Monday, February 11, 2013

Gatto's School of Immeasurable Meaning

1001 Books to Read Before Your Kindle Battery Dies, Part Eight
John Taylor Gatto, Dumbing Us Down: The Hidden Curriculum of Compulsory Schooling


A recent Washington Post op-ed by retired schoolteacher Valerie Strauss cautions American college instructors to avoid laying blame for ill-prepared college freshmen at public school teachers’ feet. After all, the No Child Left Behind law has, for thirteen years, constrained teachers’ ability to teach, and hobbled students’ ability to learn. School reform programs are written by non-teachers. Any results that cannot be standardized aren’t followed.

While I cannot dispute the substance of Strauss’ arguments, she makes one fundamental error, tracking the origin of the problem to the 2002-03 school year. John Taylor Gatto’s classic, eminently readable Dumbing Us Down, published over a decade before NCLB became law, spotlights the exact problems Strauss treats as new: overcrowded classrooms, cash-strapped administrations, teaching for the test, and interfering busybodies micromanaging pedagogy.

Gatto achieved national prominence in 1991, at the culmination of a thirty year teaching career. While sitting as the New York City Teacher of the Year for the third straight year, and simultaneously as New York State Teacher of the Year, he published his resignation letter on the editorial page of the Wall Street Journal. “School is [a] church,” Gatto wrote. “I offer rituals to keep heresy at bay. I provide documentation to justify the heavenly pyramid.”

This document became the opening salvo of a career advocating that school, as practiced in America today, is essentially the opposite of education. Dumbing Us Down became Gatto’s manifesto. When critics like Valerie Strauss call us to question whether the current political climate permits schools to really do justice by their students, Gatto counters by demanding when schools have ever really served their students’ well-being.

Historically, the emphasis in theories underpinning school (as distinct from education) have always come from people outside the pedagogical establishment. “Philanthropists” like Henry Ford and Andrew Carnegie subsidized rapid leaps in schooling, though their documents reveal they had little interest in producing well-rounded, inventive citizens. School was a training program to produce reliable, compliant industrial workers. By that standard, it flourished.

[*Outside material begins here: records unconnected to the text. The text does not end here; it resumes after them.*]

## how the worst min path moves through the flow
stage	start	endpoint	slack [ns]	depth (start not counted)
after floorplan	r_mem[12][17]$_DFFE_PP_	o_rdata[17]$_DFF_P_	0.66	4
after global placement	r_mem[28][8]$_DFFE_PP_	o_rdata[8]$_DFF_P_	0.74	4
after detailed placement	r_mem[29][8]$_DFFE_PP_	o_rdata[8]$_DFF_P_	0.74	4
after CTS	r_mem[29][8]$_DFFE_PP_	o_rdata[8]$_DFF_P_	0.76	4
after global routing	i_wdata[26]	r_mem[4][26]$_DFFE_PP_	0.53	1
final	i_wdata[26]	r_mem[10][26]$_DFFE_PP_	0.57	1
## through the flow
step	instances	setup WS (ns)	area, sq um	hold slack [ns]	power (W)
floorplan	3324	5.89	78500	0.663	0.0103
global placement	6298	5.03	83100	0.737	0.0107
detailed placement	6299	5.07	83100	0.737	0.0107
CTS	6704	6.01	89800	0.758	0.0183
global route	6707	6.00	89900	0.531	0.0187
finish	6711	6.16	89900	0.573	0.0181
File: src/sv/pli_pkg.sv
package pli_pkg;

    localparam int DATA_W = 32;             // Q16.16 word
    localparam int DIFF_W = DATA_W + 1;     // difference of two words
    localparam int PROD_W = 2 * DATA_W;     // exact product of two magnitudes
    localparam int MAG_W  = 41;             // capped quotient, 0 .. 2^40
    localparam int SUM_W  = MAG_W + 1;      // y0 plus or minus the quotient
    localparam int PTS_W  = 7;              // points_in_use register
    localparam int IDX_W  = 6;              // entry_index field

    localparam int DIV_STEPS = PROD_W;
    localparam int DIV_CNT_W = $clog2(DIV_STEPS + 1);

    localparam logic [PTS_W-1:0]  PTS_RESET = 7'd2;
    localparam logic [MAG_W-1:0]  MAG_CAP   = 41'h100_0000_0000;
    localparam logic [DATA_W-1:0] SAT_POS   = 32'h7FFF_FFFF;
    localparam logic [DATA_W-1:0] SAT_NEG   = 32'h8000_0000;

    localparam logic REQ_WRITE = 1'b0;
    localparam logic REQ_QUERY = 1'b1;

    typedef struct packed {
        logic busy;
        logic done;
    } t_div_status;

endpackage

File: src/sv/pli_div.sv
module pli_div (
    input  logic                         i_clk,
    input  logic                         i_rst_n,
    input  logic                         i_start,
    input  logic [pli_pkg::PROD_W-1:0]   i_dividend,
    input  logic [pli_pkg::DATA_W-1:0]   i_divisor,
    output pli_pkg::t_div_status         o_status,
    output logic [pli_pkg::PROD_W-1:0]   o_quotient
);

    logic                           r_busy;
    logic                           r_done;
    logic [pli_pkg::DIV_CNT_W-1:0]  r_cnt;
    logic [pli_pkg::PROD_W-1:0]     r_work;
    logic [pli_pkg::DATA_W-1:0]     r_rem;
    logic [pli_pkg::DATA_W-1:0]     r_dvs;

    logic [pli_pkg::DIFF_W-1:0]     shifted;
    logic [pli_pkg::DIFF_W-1:0]     diff;
    logic                           fits;

    // one restoring step: bring down the next dividend bit, subtract if it fits
    assign shifted = {r_rem, r_work[pli_pkg::PROD_W-1]};
    assign diff    = shifted - {1'b0, r_dvs};
    assign fits    = (shifted >= {1'b0, r_dvs});

    always_ff @(posedge i_clk) begin
        if (!i_rst_n) begin
            r_busy <= 1'b0;
            r_done <= 1'b0;
            r_cnt  <= '0;
        end else begin
            r_done <= 1'b0;
            if (i_start) begin
                r_work <= i_dividend;
                r_rem  <= '0;
                r_dvs  <= i_divisor;
                r_cnt  <= pli_pkg::DIV_CNT_W'(pli_pkg::DIV_STEPS);
                r_busy <= 1'b1;
            end else if (r_busy) begin
                r_work <= {r_work[pli_pkg::PROD_W-2:0], fits};
                r_rem  <= fits ? diff[pli_pkg::DATA_W-1:0] : shifted[pli_pkg::DATA_W-1:0];
                r_cnt  <= r_cnt - pli_pkg::DIV_CNT_W'(1);
                if (r_cnt == pli_pkg::DIV_CNT_W'(1)) begin
                    r_busy <= 1'b0;
                    r_done <= 1'b1;
                end
            end
        end
    end

    assign o_status.busy = r_busy;
    assign o_status.done = r_done;
    assign o_quotient    = r_work;

endmodule

File: config.mk
export PLATFORM = sky130hd
export DESIGN_NAME = pli_div
export DESIGN_NICKNAME = d
export VERILOG_FILES = /design/src/sv/pli_pkg.sv /design/src/sv/pli_div.sv
export SDC_FILE = /design/constraint.sdc
export NUM_CORES = 1
export LEC_CHECK = 0
export BUFFER_PORTS_ARGS = -buffer_cell sky130_fd_sc_hd__buf_2
export CORE_ASPECT_RATIO = 1.2
export CORE_UTILIZATION = 50
export CTS_BUF_LIST = sky130_fd_sc_hd__clkbuf_16
export DETAILED_ROUTE_END_ITERATION = 12
export PLACE_DENSITY_LB_ADDON = 0.12
export SLEW_MARGIN = 30
export SYNTH_ARGS = -nofsm -noshare
export SYNTH_HDL_FRONTEND = slang
export SYNTH_SLANG_ARGS = --single-unit
File: constraint.sdc
create_clock -name i_clk -period 3.3 [get_ports i_clk]
set_input_delay 0.33 -clock i_clk [delete_from_list [all_inputs] [get_ports i_clk]]
set_output_delay 0.33 -clock i_clk [all_outputs]
set_load 0.005 [all_outputs]
# --- Word level (Yosys, flattened, before mapping) ---
# Index checks and enable logic that the tools add are counted.
word_totals:
  word_cells: 28
  reg_bits: 137
  inputBits: 99
op_classes:
  n_reduce_logical: 5
  n_addsub: 2
  muxes: 10
  bitwise_logic: 2
  n_lt_le_gt_ge: 1
  eq_ne: 1
op_table:
  columns: ["cell", "count"]
  rows:
  - ["2-to-1 mux 64 bit", 2]
  - ["2-to-1 mux 32 bit", 2]
  - [">= comparator 33 x 32 -> 1 bit", 1]
  - ["subtractor 32 bit", 1]
  - ["2-to-1 mux 7 bit", 2]
  - ["equality test 7 x 1 -> 1 bit (second input constant)", 1]
  - ["subtractor 7 x 1 -> 7 bit (second input constant)", 1]
  - ["2-to-1 mux 1 bit", 4]
  - ["AND reduction 2 bit", 2]
  - ["OR reduction 3 bit", 1]
  - ["inverter 1 bit", 2]
  - ["nonzero test 2 bit", 1]
  - ["OR reduction 2 bit", 1]

# --- Longest topological paths before layout ---
# Gate-level depths: netlist (run 1).
logic_depth:
  ltp_word: 4
  depth_mapped: 14

# --- Least setup slack after synthesis (run 1) ---
# No wires, ideal clock.
synth_timing:
  path_type: "input port to flip-flop"
  startpoint: "in i_start"
  endpoint: "reg r_busy"
  setup_ns: 0.068
  slack_ns: -0.043
  path_stages: 3
  t_arrival_ns: 3.275
  n_path_buf: 1
  cell_sequence: "clkbuf_1 > o21a_1 > o41a_1"
synth_via:
  elab_chain_cells: 1
synth_lines:
  columns: ["item", "line_no", "source"]
  rows:
  - ["start, declared", "pli_div.sv:4", "input logic i_start,"]
  - ["2-to-1 mux 1 bit", "pli_div.sv:34", "if (i_start) begin"]
  - ["end signal, assigned", "pli_div.sv:29", "r_busy <= 1'b0;"]
  - ["end signal, assigned", "pli_div.sv:39", "r_busy <= 1'b1;"]
  - ["end signal, assigned", "pli_div.sv:45", "r_busy <= 1'b0;"]
  - ["end, declared", "pli_div.sv:11", "logic r_busy;"]
# Every way passes these cells.
# A chain may end at the register's enable or synchronous reset.

# --- Worst setup path after layout (run 1) ---
layout_timing:
  startpoint: "reg r_rem[4] in the netlist's numbering"
  endpoint: "reg r_rem[26] in the netlist's numbering, data pin"
layout_via:
  elab_chain_cells: 3
  word_cells_on_any_way: 4
  cone_classes: "add/sub (1); order compare (1); mux (2)"
layout_lines:
  columns: ["item", "line_no", "source"]
  rows:
  - ["start, declared", "pli_div.sv:15", "logic [pli_pkg::DATA_W-1:0] r_rem;"]
  - ["start signal, assigned", "pli_div.sv:42", "r_rem <= fits ? diff[pli_pkg::DATA_W-1:0] : shifted[pli_pkg::DATA_W-1:0];"]
  - ["subtractor 32 bit / >= comparator 33 x 32 -> 1 bit (equally long branches)", "pli_div.sv:24, pli_div.sv:25", null]
  - ["2-to-1 mux 32 bit (*)", "pli_div.sv:42", null]
  - ["2-to-1 mux 32 bit (*)", "pli_div.sv:40", "end else if (r_busy) begin"]
# Every way passes the cells marked *; elsewhere a longest branch is shown, timed or not. The select of a mux whose other input is x is not followed.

But such abstruse theorizing doesn’t hold Gatto’s interest very long. He’s a practical-minded man, devoted to his students as individuals, apart from their statistical valuation. And in his most anthologized essay, “The Seven-Lesson Schoolteacher,” he unpacks the classroom experience as it’s actually lived by the mass of students. School, he contends, does not teach its nominal subjects; it teaches subordination, confusion, and nihilistic despair.

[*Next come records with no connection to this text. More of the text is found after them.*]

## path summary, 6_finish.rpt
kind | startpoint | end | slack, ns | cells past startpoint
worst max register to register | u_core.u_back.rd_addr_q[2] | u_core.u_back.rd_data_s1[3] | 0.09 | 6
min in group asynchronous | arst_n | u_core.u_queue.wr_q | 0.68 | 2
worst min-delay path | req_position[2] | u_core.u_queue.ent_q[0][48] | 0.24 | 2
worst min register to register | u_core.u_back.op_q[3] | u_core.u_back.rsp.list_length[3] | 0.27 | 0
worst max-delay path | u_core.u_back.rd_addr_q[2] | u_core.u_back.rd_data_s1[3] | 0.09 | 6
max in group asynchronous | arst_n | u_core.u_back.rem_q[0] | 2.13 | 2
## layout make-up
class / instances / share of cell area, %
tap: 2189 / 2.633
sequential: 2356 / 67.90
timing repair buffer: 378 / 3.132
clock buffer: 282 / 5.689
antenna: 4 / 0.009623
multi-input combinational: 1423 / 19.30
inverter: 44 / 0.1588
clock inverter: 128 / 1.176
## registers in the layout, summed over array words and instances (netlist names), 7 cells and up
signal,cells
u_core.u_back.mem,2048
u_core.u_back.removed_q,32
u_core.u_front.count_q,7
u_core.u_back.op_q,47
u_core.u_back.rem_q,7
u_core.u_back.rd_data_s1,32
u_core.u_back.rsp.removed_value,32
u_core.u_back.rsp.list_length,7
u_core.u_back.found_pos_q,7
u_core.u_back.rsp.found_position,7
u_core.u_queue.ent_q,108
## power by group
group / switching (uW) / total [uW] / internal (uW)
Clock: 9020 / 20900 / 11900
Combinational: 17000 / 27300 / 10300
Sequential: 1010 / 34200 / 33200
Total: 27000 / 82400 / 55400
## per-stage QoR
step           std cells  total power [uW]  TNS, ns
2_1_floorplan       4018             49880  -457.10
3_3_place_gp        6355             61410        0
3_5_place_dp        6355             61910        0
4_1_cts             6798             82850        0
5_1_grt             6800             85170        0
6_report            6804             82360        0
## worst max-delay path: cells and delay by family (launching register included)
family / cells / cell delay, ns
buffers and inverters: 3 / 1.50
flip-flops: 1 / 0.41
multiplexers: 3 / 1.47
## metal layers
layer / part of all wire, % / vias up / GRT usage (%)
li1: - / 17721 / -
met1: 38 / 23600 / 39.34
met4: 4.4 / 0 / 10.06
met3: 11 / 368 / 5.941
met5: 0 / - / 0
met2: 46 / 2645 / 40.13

Working teachers, like Gatto himself, enter the field because they believe in students and want to build them up. But especially at the K-12 level, teachers have no autonomy in lesson design, are required to ramrod stacks of material into one hour a day, 180 days a year. They cannot respond to students as they are. They are held personally responsible for students’ failures, but if they demand living wages and less crowded classrooms, polemicists call them “union thugs.”

This overflows into how administrations treat teachers outside their pedagogical disciplines. One friend, a former history teacher, got shown the door when he openly protested post-Columbine rules which, he felt, treated all students as potential offenders, and school as a prison camp. This supports the heart of Gatto’s jeremiad: school doesn’t exist to teach subjects. It exists to raise docile, obedient workers, as interchangeable as the machines they will operate.

Some forms of intellectual curiosity are derided as Attention Deficit Disorder, and “corrected” by massive doses of methylphenidate, prescribed on flimsy medical grounds. This results in students robotically attached to meaningless tasks—a desirable outcome if “skillz drillz” are their own justification. Now that I work in a factory, where my job often requires me to stare fixedly at unmoving, repetitive tasks, I understand that such a regime works perfectly.

Though Gatto holds forth on school’s multitudinous problems, as who wouldn’t, he doesn’t merely beat the gong for hopelessness. He names the gap between “school” and “education,” explaining ways he helped his students evade the system. He looks back on how youth became educated in the days before compulsory schooling. And he makes suggestions for how school can become an instrument of education. His suggestions resemble the Montessori Method.

Working educators (and we who have gotten squeezed from the field) believe in school because we believe in students. Too often, school does not believe in us. If we would recapture the reasons we got into education, we must first state a credo of what education is, and why it matters. Gatto, with clear-eyed wisdom and enthusiastic vision, starts us, and our schools, on the right path.

1 comment:

  1. I agree with most of this article, and also with your statement regarding the over diagnosis of ADD in schools (particularly among the male gender) and the overuse of ADD medications.

    However, I fear single paragraphs such as this one when left unclarified, cause casual readers not familiar with the subject to believe that ADD is not a real diagnosis deserving of real treatment and real accommodations.

    Otherwise, this blog is wonderfully written, and explains John Taylor Gatto's background and philosophy much better than I ever could!